_GIVEN DATA_
$ cat src/verilog/addr_counter.sv
// Current byte address of the flash core
// Loaded by each command, stepped by reads with wrap at the top,
// and masked down to the page and sector base

`timescale 1ns/1ps

module addr_counter
#(
   parameter int mem_depth  = 1024,
   parameter int page_len   = 16,
   parameter int sector_len = 256,
   localparam int addr_w    = $clog2(mem_depth)
)
(
   input  logic              data_request,
   input  logic              read_enable,
   input  logic              addr_load,
   input  logic              addr_inc,
   input  logic [addr_w-1:0] cmd_addr,
   output logic [addr_w-1:0] cur_addr,
   output logic [addr_w-1:0] page_base,
   output logic [addr_w-1:0] sector_base
);

   // Top address of the array
   localparam logic [addr_w-1:0] top_addr    = addr_w'(mem_depth - 1);

   // Masks clear the in-page and in-sector bits
   localparam logic [addr_w-1:0] page_mask   = ~addr_w'(page_len - 1);
   localparam logic [addr_w-1:0] sector_mask = ~addr_w'(sector_len - 1);

   // ------------------------------
   // Address register
   // ------------------------------

   always_ff @(posedge data_request or posedge read_enable)
   begin
      if (read_enable)
      begin
         // Initial walk runs from base zero
         cur_addr <= '0;
      end
      else if (addr_load)
      begin
         cur_addr <= cmd_addr;
      end
      else if (addr_inc)
      begin
         // Roll over at the end of the array
         if (cur_addr == top_addr)
         begin
            cur_addr <= '0;
         end
         else
         begin
            cur_addr <= cur_addr + 1'b1;
         end
      end
   end

   // Aligned bases for the write walks
   assign page_base   = cur_addr & page_mask;
   assign sector_base = cur_addr & sector_mask;

endmodule
**config.mk**
```make
export PLATFORM = sky130hd
export DESIGN_NAME = page_buffer
export DESIGN_NICKNAME = d
export VERILOG_FILES = /design/src/verilog/flash_pkg.sv /design/src/verilog/page_buffer.sv
export SDC_FILE = /design/constraint.sdc
export NUM_CORES = 1
export LEC_CHECK = 0
export ABC_AREA = 1
export BUFFER_PORTS_ARGS = -buffer_cell sky130_fd_sc_hd__buf_2
export CAP_MARGIN = 20
export CELL_PAD_IN_SITES_DETAIL_PLACEMENT = 1
export CELL_PAD_IN_SITES_GLOBAL_PLACEMENT = 1
export CORE_MARGIN = 1.5
export CORE_UTILIZATION = 50
export CTS_BUF_LIST = sky130_fd_sc_hd__clkbuf_16
export CTS_CLUSTER_DIAMETER = 60
export DETAILED_ROUTE_END_ITERATION = 10
export PLACE_DENSITY_LB_ADDON = 0.05
export SYNTH_ARGS = -nofsm -noshare
export SYNTH_HDL_FRONTEND = slang
export SYNTH_SLANG_ARGS = --single-unit
export TNS_END_PERCENT = 30
```
**constraint.sdc**
```tcl
create_clock -name data_request -period 5.65 [get_ports data_request]
set_clock_uncertainty 0.1 [all_clocks]
set_input_delay 1.695 -clock data_request [delete_from_list [all_inputs] [get_ports data_request]]
set_output_delay 1.695 -clock data_request [all_outputs]
set_load 0.03 [all_outputs]
```
**src/verilog/flash_pkg.sv**
```systemverilog
// Flash storage core shared definitions
// Byte width, command opcodes and controller states

package flash_pkg;

   // ------------------------------
   // Data path
   // ------------------------------

   // Every block stores and moves whole bytes
   localparam int data_w = 8;

   // ------------------------------
   // Command opcodes
   // ------------------------------

   // Decoded from the serial instruction byte upstream
   typedef enum logic [1:0] {
      // Stream bytes from consecutive addresses
      op_read         = 2'd0,
      // Load page buffer, then AND into one page
      op_program      = 2'd1,
      // One aligned sector to all ones
      op_sector_erase = 2'd2,
      // Whole array to all ones
      op_bulk_erase   = 2'd3
   } flash_op_t;

   // ------------------------------
   // Controller states
   // ------------------------------

   typedef enum logic [2:0] {
      st_init         = 3'd0,   // bulk erase walk after reset
      st_idle         = 3'd1,
      st_read         = 3'd2,   // streaming on rd_strobe
      st_load         = 3'd3,   // filling page buffer
      st_program      = 3'd4,   // page walk, AND into array
      st_sector_erase = 3'd5,
      st_bulk_erase   = 3'd6
   } ctrl_state_t;

endpackage

```
**src/verilog/page_buffer.sv**
```systemverilog
// Page program buffer
// Holds one page of bytes, set to ones at command start,
// filled at a running index that wraps inside the page

`timescale 1ns/1ps

module page_buffer
   import flash_pkg::*;
#(
   parameter int page_len = 16,
   localparam int pg_w    = $clog2(page_len)
)
(
   input  logic              data_request,
   input  logic              read_enable,
   input  logic              buf_clear,
   input  logic              buf_load,
   input  logic [pg_w-1:0]   start_idx,
   input  logic [data_w-1:0] wr_data,
   input  logic [pg_w-1:0]   walk_idx,
   output logic [data_w-1:0] buf_byte
);

   logic [data_w-1:0] buf_mem [page_len];
   logic [pg_w-1:0]   wr_idx;

   // ------------------------------
   // Running load index
   // ------------------------------

   // Start from the low address bits, wrap at page end
   always_ff @(posedge data_request or posedge read_enable)
   begin
      if (read_enable)
      begin
         wr_idx <= '0;
      end
      else if (buf_clear)
      begin
         wr_idx <= start_idx;
      end
      else if (buf_load)
      begin
         wr_idx <= wr_idx + 1'b1;
      end
   end

   // ------------------------------
   // Byte storage
   // ------------------------------

   always_ff @(posedge data_request)
   begin
      if (buf_clear)
      begin
         // Unwritten bytes leave the array untouched under AND
         for (int i = 0; i < page_len; i++)
         begin
            buf_mem[i] <= '1;
         end
      end
      else if (buf_load)
      begin
         buf_mem[wr_idx] <= wr_data;
      end
   end

   // Walk reads one byte per cycle
   assign buf_byte = buf_mem[walk_idx];

endmodule
```
==> metrics.csv, run 1 <==
stage,metric,value,unit
clock_network,CTS tree,done,
yosys,Synth top area share,58.18,%
clock_network,Post-CTS Setup Bufs,0,
yosys,Synth Area in XOR/XNOR,0.2652,%
yosys,Syn Std Cell Area,6606,sq um
yosys,Synth Flop Type,edfxtp_1,
yosys,post-synthesis simple-gate area fraction,27.95,%
yosys,most frequent cell after synthesis,nand2_1,
clock_network,Clock Path Buffers,2,
sta,final setup TNS,0,ns
final_layout,multi-input logic area,2019,sq um
sta,Worst Max-Slew Pin Slew,1.077,ns
grt,initial antenna violation count,0,
final_layout,Register Area,3944,sq um
grt,largest net degree at the start of global routing,65,
floorplanning,die width,117.9,microns
yosys,"top cells by area, synth","edfxtp_1, nand2_1, nand3_1",
sta,relative slew slack,27.43,%
clock_network,clock insertion delay at the later pin of the skew report,0.42,ns
worst_setup_path,CP Data Required Time,3.86,ns
sta,RSZ-0062 raised after global routing,false,
worst_setup_path,RR Startpoint,wr_idx[1],
drt,Antenna Nets Post-Route,0,
floorplanning,Initial Util,51.72,%
yosys,Syn Nets,767,
worst_setup_path,reg2reg end,buf_mem[5][5],
place,Post-DP HPWL,12.66,mm
grt,first-pass GRT wire length,30.46,mm
hold_path,Hold Crit Class,reg2reg,
yosys,largest area contributor in the netlist,edfxtp_1,
yosys,#FFs+latches synth,132,
sta,endpoints failing setup,0,
drt,drt pass-1 iters,5,
run,max-cap viol count,0,
clock_network,# resized after CTS,0,
floorplanning,Core Region,12770,sq um
grt,GRT Util Overall,29.77,%
drt,Avg WL per Cell,20.51,microns
yosys,Cells after Synth,743,
sta,fmax,198.9,MHz
yosys,synth unique cells,18,
clock_network,hold_buf cts,0,
yosys,mux share of post-synthesis cell area,0,%
floorplanning,die area,13910,sq um
final_layout,antenna cells,0,
floorplanning,DIE HEIGHT,117.9,microns
place,Area after DPL,6879,sq um
floorplanning,row cnt,41,
yosys,fraction of the mapped netlist area in adder cells,0.7576,%
yosys,Post-synth top cells,"nand2_1, edfxtp_1, inv_1, nand3_1, o21ai_0",
worst_setup_path,Startpoint Class,input port,
final_layout,fraction of layout cells with a size suffix above 1,11.32,%
place,PortBufs,27,
worst_setup_path,critical path type,in2out,
place,final RePlAce weighted congestion,0.8240,
yosys,YS warnings,0,
yosys,sequential share of the synthesized area,59.70,%
sta,final count of hold timing violations,0,
yosys,async set-or-reset flop fraction in the synthesized netlist,3.030,%
clock_network,Worst-path clk slew,0.05,ns
worst_setup_path,CP endpoint,buf_byte[5],
grt,vias in the first global route,5431,
sta,period utilisation layout,88.99,%
status,status,completed,
worst_setup_path,FF-to-FF setup slack,3.29,ns
power,Pleak,3.161,nW
worst_setup_path,R2R cell count,6,
final_layout,Area Growth Syn to Fin,12.50,%
sta,Hold Worst Slack,0.4856,ns
clock_network,clk sinks,132,
power,VDD IR-drop max,0.2465,mV
worst_setup_path,CP Max Fanout,64,
final_layout,number of fillers in the final layout,1524,
grt,grt ovf,0,
final_layout,final instance area,7432,sq um
worst_setup_path,CP startpoint,walk_idx[0],
worst_setup_path,crit end category,primary output,
drt,DRT iter0 DRCs,560,
yosys,compound-gate portion of the synthesized area,1.591,%
power,Pwr Density,309.0,nW/um^2
clock_network,htree depth,4,
yosys,syn_area_per_cell,8.891,sq um
floorplanning,I/O pins,28,
final_layout,fin nets,798,
worst_setup_path,WP data arrival,3.23,ns
drt,DRC Markers,0,
final_layout,final core occ,58.18,%
drt,Routed WL,19.64,mm
sta,Final min period,5.028,ns
sta,count of pins over their slew limit,0,
yosys,Post-synth EDFFs,128,
drt,vias per inst,5.424,
clock_network,total CTS buffers,17,
yosys,largest family of logic cells by synthesized area,simple AND/OR/NAND/NOR gates,
clock_network,Root Buffer,clkbuf_16,
drt,Vias,5196,
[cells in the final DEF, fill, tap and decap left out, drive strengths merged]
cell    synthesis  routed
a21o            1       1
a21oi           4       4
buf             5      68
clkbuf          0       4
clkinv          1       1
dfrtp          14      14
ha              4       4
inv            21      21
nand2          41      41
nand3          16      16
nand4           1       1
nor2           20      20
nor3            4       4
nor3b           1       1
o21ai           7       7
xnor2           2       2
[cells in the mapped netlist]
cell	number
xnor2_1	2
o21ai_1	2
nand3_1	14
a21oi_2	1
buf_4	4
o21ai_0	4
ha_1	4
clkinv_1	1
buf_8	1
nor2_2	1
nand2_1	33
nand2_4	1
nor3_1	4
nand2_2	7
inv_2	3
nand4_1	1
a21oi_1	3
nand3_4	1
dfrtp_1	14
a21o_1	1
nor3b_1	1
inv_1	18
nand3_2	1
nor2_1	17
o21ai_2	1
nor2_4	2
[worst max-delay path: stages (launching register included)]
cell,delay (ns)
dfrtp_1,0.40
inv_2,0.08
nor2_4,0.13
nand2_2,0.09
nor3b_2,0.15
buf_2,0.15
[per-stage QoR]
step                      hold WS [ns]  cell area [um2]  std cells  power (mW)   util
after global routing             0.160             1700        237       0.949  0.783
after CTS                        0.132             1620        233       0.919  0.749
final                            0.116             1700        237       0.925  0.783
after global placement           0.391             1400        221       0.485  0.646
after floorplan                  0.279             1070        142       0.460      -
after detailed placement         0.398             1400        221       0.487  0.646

_YOUR TASK_
Your output must be the exact lines from the one containing "after global placement" through the end of the data above, both included, and nothing more.

_TASK RESULT_
after global placement           0.391             1400        221       0.485  0.646
after floorplan                  0.279             1070        142       0.460      -
after detailed placement         0.398             1400        221       0.487  0.646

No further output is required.